Food Provenance (Part 4) - Markets

In the last few weeks, we have explored the origins of the food we buy whether this be from your local grocery shop, supermarket chain or market stall. We have asked questions around the supply chain and whether we are truly aware of what we are eating or buying and we’ve also looked at the livelihoods of farmers which begin this chain. To read our previous blogs on food provenance, click here.

The long standing tradition of where we sourced most local produce was from market stalls however in years gone by the cynical amongst us have raised thoughts around whether even this produce is being appropriately grown and sourced. So to help you, we’ve looked at what to ask and what not to ask next time you’re down the market to help you best understand the produce you’re buying.

 

Questions you should ask:

Is the food you're selling local or from a larger wholesale market?

Some vendors at farmer's markets actually aren't local but travel from market to market, sometimes crossing state lines, selling wholesale produce.

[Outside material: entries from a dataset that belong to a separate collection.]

==> src/rtl/seq_code_gen.sv <==
// seq_code_gen
//   3-bit code sequencer for a 3-to-8 decoder. It has two modes:
//   - free-running: the code advances once every DIV clock cycles;
//   - single-step: in IDLE, each STEP request advances the code once.
//   The code can also be loaded synchronously at any time.
//
// Parameters
//   DIV   : CP cycles per automatic code step (1..255)
//
// Ports
//   CP    in   clock, rising edge
//   CLR   in   synchronous active-high reset
//   START in   enter free-running mode (from IDLE)
//   STOP  in   return to IDLE; an advance due on that edge is dropped
//   STEP  in   single advance, honoured only in IDLE
//   DIR   in   0 = count up, 1 = count down (sampled on the advancing edge)
//   LOAD  in   load LDATA into DATA, restart the prescaler
//   LDATA in   load value
//   DATA  out  current code
//   TICK  out  one-cycle pulse when a new DATA value appears
//   WRAP  out  one-cycle pulse with TICK when the step wrapped 7->0 or 0->7
//   BUSY  out  high while free-running
module seq_code_gen #(
   parameter int unsigned DIV = 4
) (
   input  logic       CP,
   input  logic       CLR,
   input  logic       START,
   input  logic       STOP,
   input  logic       STEP,
   input  logic       DIR,
   input  logic       LOAD,
   input  logic [2:0] LDATA,
   output logic [2:0] DATA,
   output logic       TICK,
   output logic       WRAP,
   output logic       BUSY
);

   localparam int unsigned PS_W = $clog2(DIV) + 1;
   localparam logic [PS_W-1:0] PS_LAST = PS_W'(DIV - 1);

   typedef enum logic {
      IDLE = 1'b0,
      RUN  = 1'b1
   } state_t;

   state_t          state_q, state_d;
   logic [PS_W-1:0] ps_q, ps_d;
   logic [2:0]      data_q, data_d;
   logic            tick_q, tick_d;
   logic            wrap_q, wrap_d;

   // One code step: returns {wrapped, next_code}.
   function automatic logic [3:0] step_code(input logic [2:0] code, input logic down);
      logic [2:0] nxt;
      logic       wrp;
      if (down) begin
         nxt = code - 3'd1;
         wrp = (code == 3'd0);
      end else begin
         nxt = code + 3'd1;
         wrp = (code == 3'd7);
      end
      return {wrp, nxt};
   endfunction

   always_comb begin
      state_d = state_q;
      ps_d    = ps_q;
      data_d  = data_q;
      tick_d  = 1'b0;
      wrap_d  = 1'b0;

      // LOAD outranks every mode input and leaves the state alone.
      if (LOAD) begin
         data_d = LDATA;
         ps_d   = '0;
         tick_d = 1'b1;
      end else begin
         case (state_q)
            IDLE: begin
               if (STOP) begin
                  // already idle: nothing to do, but STOP still masks START/STEP
               end else if (START) begin
                  state_d = RUN;
                  ps_d    = '0;
               end else if (STEP) begin
                  {wrap_d, data_d} = step_code(data_q, DIR);
                  tick_d           = 1'b1;
               end
            end
            RUN: begin
               if (STOP) begin
                  state_d = IDLE;
                  ps_d    = '0;
               end else if (ps_q == PS_LAST) begin
                  {wrap_d, data_d} = step_code(data_q, DIR);
                  tick_d           = 1'b1;
                  ps_d             = '0;
               end else begin
                  ps_d = ps_q + PS_W'(1);
               end
            end
            default: state_d = IDLE;
         endcase
      end
   end

   always_ff @(posedge CP) begin
      if (CLR) begin
         state_q <= IDLE;
         ps_q    <= '0;
         data_q  <= 3'b000;
         tick_q  <= 1'b0;
         wrap_q  <= 1'b0;
      end else begin
         state_q <= state_d;
         ps_q    <= ps_d;
         data_q  <= data_d;
         tick_q  <= tick_d;
         wrap_q  <= wrap_d;
      end
   end

   assign DATA = data_q;
   assign TICK = tick_q;
   assign WRAP = wrap_q;
   assign BUSY = (state_q == RUN);

endmodule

Sometimes these vendors pull up to the market with large amounts of produce and sell straight from the back of a truck. Just because it's sold at a farmer's market, doesn't mean it's local. It could come from a larger distributor.

Do you use pesticides and how much do you use?

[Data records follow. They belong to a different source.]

File: config.mk
export PLATFORM = sky130hd
export DESIGN_NAME = spi_cmd_rx
export DESIGN_NICKNAME = d
export VERILOG_FILES = /design/src/rtl/spi_cmd_rx.sv
export SDC_FILE = /design/constraint.sdc
export NUM_CORES = 1
export LEC_CHECK = 0
export CORE_MARGIN = 2
export CORE_UTILIZATION = 45
export DETAILED_ROUTE_END_ITERATION = 8
export HOLD_SLACK_MARGIN = 0.03
export PLACE_DENSITY = 0.77
export SYNTH_ARGS = -nofsm -noshare
export SYNTH_HDL_FRONTEND = slang
export SYNTH_SLANG_ARGS = --single-unit
File: constraint.sdc
create_clock -name spi_clk_i -period 7.27 [get_ports spi_clk_i]
set_input_delay 2.181 -clock spi_clk_i [delete_from_list [all_inputs] [get_ports spi_clk_i]]
set_output_delay 2.181 -clock spi_clk_i [all_outputs]
set_load 0.02 [all_outputs]
File: src/rtl/spi_cmd_rx.sv
// SPI/QPI command receiver: decodes register and memory write frames
// clocked by the SPI clock, with a runtime standard/quad lane switch.
module spi_cmd_rx (
  input  logic        spi_clk_i,
  input  logic        rst_n,
  input  logic        spi_cs_i,
  input  logic        spi_sdi0_i,
  input  logic        spi_sdi1_i,
  input  logic        spi_sdi2_i,
  input  logic        spi_sdi3_i,
  output logic        qpi_en_o,
  output logic        reg_wr_o,
  output logic        reg_sel_o,
  output logic [7:0]  reg_wdata_o,
  output logic        mem_wr_o,
  output logic [31:0] mem_addr_o,
  output logic [31:0] mem_wdata_o,
  output logic        cmd_err_o,
  output logic        busy_o
);

  typedef enum logic [2:0] {
    IDLE, CMD, REG_DATA, ADDR, DATA, DONE, IGNORE
  } state_e;

  state_e      state_q, state_d;
  logic [5:0]  cnt_q, cnt_d;
  logic [31:0] sh_q, sh_d;
  logic        armed_q, armed_d;
  logic        sel_q, sel_d;
  logic        pend_q, pend_d;
  logic        qpi_q, qpi_d;
  logic        reg_wr_q, reg_wr_d;
  logic        reg_sel_q, reg_sel_d;
  logic [7:0]  reg_wdata_q, reg_wdata_d;
  logic        mem_wr_q, mem_wr_d;
  logic [31:0] mem_addr_q, mem_addr_d;
  logic [31:0] mem_wdata_q, mem_wdata_d;
  logic        err_q, err_d;

  logic [3:0]  nib;
  logic [5:0]  inc, cnt_nx;
  logic [31:0] sh_nx;
  logic        wide, field_end;
  logic        is_reg, is_mem;

  assign nib    = {spi_sdi3_i, spi_sdi2_i, spi_sdi1_i, spi_sdi0_i};
  assign inc    = qpi_q ? 6'd4 : 6'd1;
  assign cnt_nx = cnt_q + inc;
  assign sh_nx  = qpi_q ? {sh_q[27:0], nib} : {sh_q[30:0], spi_sdi0_i};
  assign wide   = (state_q == ADDR) || (state_q == DATA);
  assign field_end = (cnt_nx == (wide ? 6'd32 : 6'd8));
  assign is_reg = (sh_nx[7:0] == 8'h01) || (sh_nx[7:0] == 8'h11);
  assign is_mem = (sh_nx[7:0] == 8'h02);

  always_ff @(posedge spi_clk_i or negedge rst_n) begin
    if (!rst_n) state_q <= IDLE;
    else        state_q <= state_d;
  end

  always_comb begin
    state_d = state_q;
    if (spi_cs_i) begin
      state_d = IDLE;
    end else begin
      unique case (state_q)
        IDLE:     if (armed_q) state_d = CMD;
        CMD:      if (field_end) begin
                    if (is_reg)      state_d = REG_DATA;
                    else if (is_mem) state_d = ADDR;
                    else             state_d = IGNORE;
                  end
        REG_DATA: if (field_end) state_d = DONE;
        ADDR:     if (field_end) state_d = DATA;
        DATA:     if (field_end) state_d = DONE;
        default:  state_d = state_q;
      endcase
    end
  end

  always_comb begin
    cnt_d       = cnt_q;
    sh_d        = sh_q;
    armed_d     = armed_q;
    sel_d       = sel_q;
    pend_d      = pend_q;
    qpi_d       = qpi_q;
    reg_wr_d    = 1'b0;
    mem_wr_d    = 1'b0;
    err_d       = 1'b0;
    reg_sel_d   = reg_sel_q;
    reg_wdata_d = reg_wdata_q;
    mem_addr_d  = mem_addr_q;
    mem_wdata_d = mem_wdata_q;
    if (spi_cs_i) begin
      // Frame boundary: the pending lane mode becomes live here only
      cnt_d   = '0;
      armed_d = 1'b1;
      qpi_d   = pend_q;
    end else begin
      unique case (state_q)
        IDLE: if (armed_q) begin
          sh_d  = sh_nx;
          cnt_d = cnt_nx;
        end
        CMD: begin
          sh_d  = sh_nx;
          cnt_d = field_end ? 6'd0 : cnt_nx;
          if (field_end) begin
            sel_d = sh_nx[4];
            err_d = !is_reg && !is_mem;
          end
        end
        REG_DATA: begin
          sh_d  = sh_nx;
          cnt_d = field_end ? 6'd0 : cnt_nx;
          if (field_end) begin
            reg_wr_d    = 1'b1;
            reg_sel_d   = sel_q;
            reg_wdata_d = sh_nx[7:0];
            if (!sel_q) pend_d = sh_nx[0];
          end
        end
        ADDR: begin
          sh_d  = sh_nx;
          cnt_d = field_end ? 6'd0 : cnt_nx;
          if (field_end) mem_addr_d = sh_nx;
        end
        DATA: begin
          sh_d  = sh_nx;
          cnt_d = field_end ? 6'd0 : cnt_nx;
          if (field_end) begin
            mem_wr_d    = 1'b1;
            mem_wdata_d = sh_nx;
          end
        end
        default: ;
      endcase
    end
  end

  always_ff @(posedge spi_clk_i or negedge rst_n) begin
    if (!rst_n) begin
      cnt_q       <= '0;
      sh_q        <= '0;
      armed_q     <= 1'b0;
      sel_q       <= 1'b0;
      pend_q      <= 1'b0;
      qpi_q       <= 1'b0;
      reg_wr_q    <= 1'b0;
      reg_sel_q   <= 1'b0;
      reg_wdata_q <= '0;
      mem_wr_q    <= 1'b0;
      mem_addr_q  <= '0;
      mem_wdata_q <= '0;
      err_q       <= 1'b0;
    end else begin
      cnt_q       <= cnt_d;
      sh_q        <= sh_d;
      armed_q     <= armed_d;
      sel_q       <= sel_d;
      pend_q      <= pend_d;
      qpi_q       <= qpi_d;
      reg_wr_q    <= reg_wr_d;
      reg_sel_q   <= reg_sel_d;
      reg_wdata_q <= reg_wdata_d;
      mem_wr_q    <= mem_wr_d;
      mem_addr_q  <= mem_addr_d;
      mem_wdata_q <= mem_wdata_d;
      err_q       <= err_d;
    end
  end

  assign qpi_en_o    = qpi_q;
  assign reg_wr_o    = reg_wr_q;
  assign reg_sel_o   = reg_sel_q;
  assign reg_wdata_o = reg_wdata_q;
  assign mem_wr_o    = mem_wr_q;
  assign mem_addr_o  = mem_addr_q;
  assign mem_wdata_o = mem_wdata_q;
  assign cmd_err_o   = err_q;
  assign busy_o      = (state_q != IDLE);

endmodule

Some local growers and family farmers strictly use no pesticides and bring chemical free produce to the local market. This is the best food, even though it may show signs of pest damage. Some small growers admit to using pesticides, but only sparingly. If you are a stickler for really fresh produce like us - try stay clear of these!

 

Questions you shouldn’t ask:

Since it’s the end of market, can I get a special deal on what you’ve got left?

In order to stay in business year after year, farmers must get the price they ask for. Discounting at the end of market might seem harmless and even logical, but it’s an unsustainable practice for the farmers themselves. If they are true to their word and the produce is local and organic, asking for end of day discounts insults their hard work - not always best received after a long day (you’ve been warned!)

Was this picked fresh this morning?

So what’s wrong with this question… you just want to know if it’s fresh, right? That’s totally understandable. But let’s take a moment to think about how a farm really works. Obviously, even locally farmed produce has to take some journey to reach the market and can’t always be picked first thing and in the case that the farmers are doing their job right (more often than not) you’re unlikely going to get fresher produce unless you grow it yourself.